- _RECORDS PROVIDED_:
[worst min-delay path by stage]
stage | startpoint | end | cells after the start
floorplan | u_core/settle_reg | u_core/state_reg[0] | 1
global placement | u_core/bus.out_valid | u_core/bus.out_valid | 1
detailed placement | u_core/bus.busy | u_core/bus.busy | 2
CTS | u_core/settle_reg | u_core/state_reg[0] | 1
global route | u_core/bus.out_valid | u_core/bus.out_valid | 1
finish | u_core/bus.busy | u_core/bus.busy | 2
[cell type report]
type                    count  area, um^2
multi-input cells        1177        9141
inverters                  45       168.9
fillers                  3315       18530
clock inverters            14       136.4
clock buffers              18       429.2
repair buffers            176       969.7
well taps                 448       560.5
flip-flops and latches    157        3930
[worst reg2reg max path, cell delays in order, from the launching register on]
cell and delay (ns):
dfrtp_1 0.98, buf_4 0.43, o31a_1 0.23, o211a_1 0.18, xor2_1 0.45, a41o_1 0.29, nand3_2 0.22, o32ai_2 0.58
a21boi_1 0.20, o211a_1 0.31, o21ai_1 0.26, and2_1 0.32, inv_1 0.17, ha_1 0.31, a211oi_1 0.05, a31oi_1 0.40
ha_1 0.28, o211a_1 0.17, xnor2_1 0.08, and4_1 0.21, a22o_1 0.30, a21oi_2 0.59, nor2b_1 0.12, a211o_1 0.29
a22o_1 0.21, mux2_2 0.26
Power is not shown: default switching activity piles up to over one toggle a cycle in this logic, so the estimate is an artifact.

- _REQUIRED ACTION_:
Each line from the top of the material above through the line with "cell and delay" must be echoed exactly, and no other line.

- _RESULT OF THE TASK_:
[worst min-delay path by stage]
stage | startpoint | end | cells after the start
floorplan | u_core/settle_reg | u_core/state_reg[0] | 1
global placement | u_core/bus.out_valid | u_core/bus.out_valid | 1
detailed placement | u_core/bus.busy | u_core/bus.busy | 2
CTS | u_core/settle_reg | u_core/state_reg[0] | 1
global route | u_core/bus.out_valid | u_core/bus.out_valid | 1
finish | u_core/bus.busy | u_core/bus.busy | 2
[cell type report]
type                    count  area, um^2
multi-input cells        1177        9141
inverters                  45       168.9
fillers                  3315       18530
clock inverters            14       136.4
clock buffers              18       429.2
repair buffers            176       969.7
well taps                 448       560.5
flip-flops and latches    157        3930
[worst reg2reg max path, cell delays in order, from the launching register on]
cell and delay (ns):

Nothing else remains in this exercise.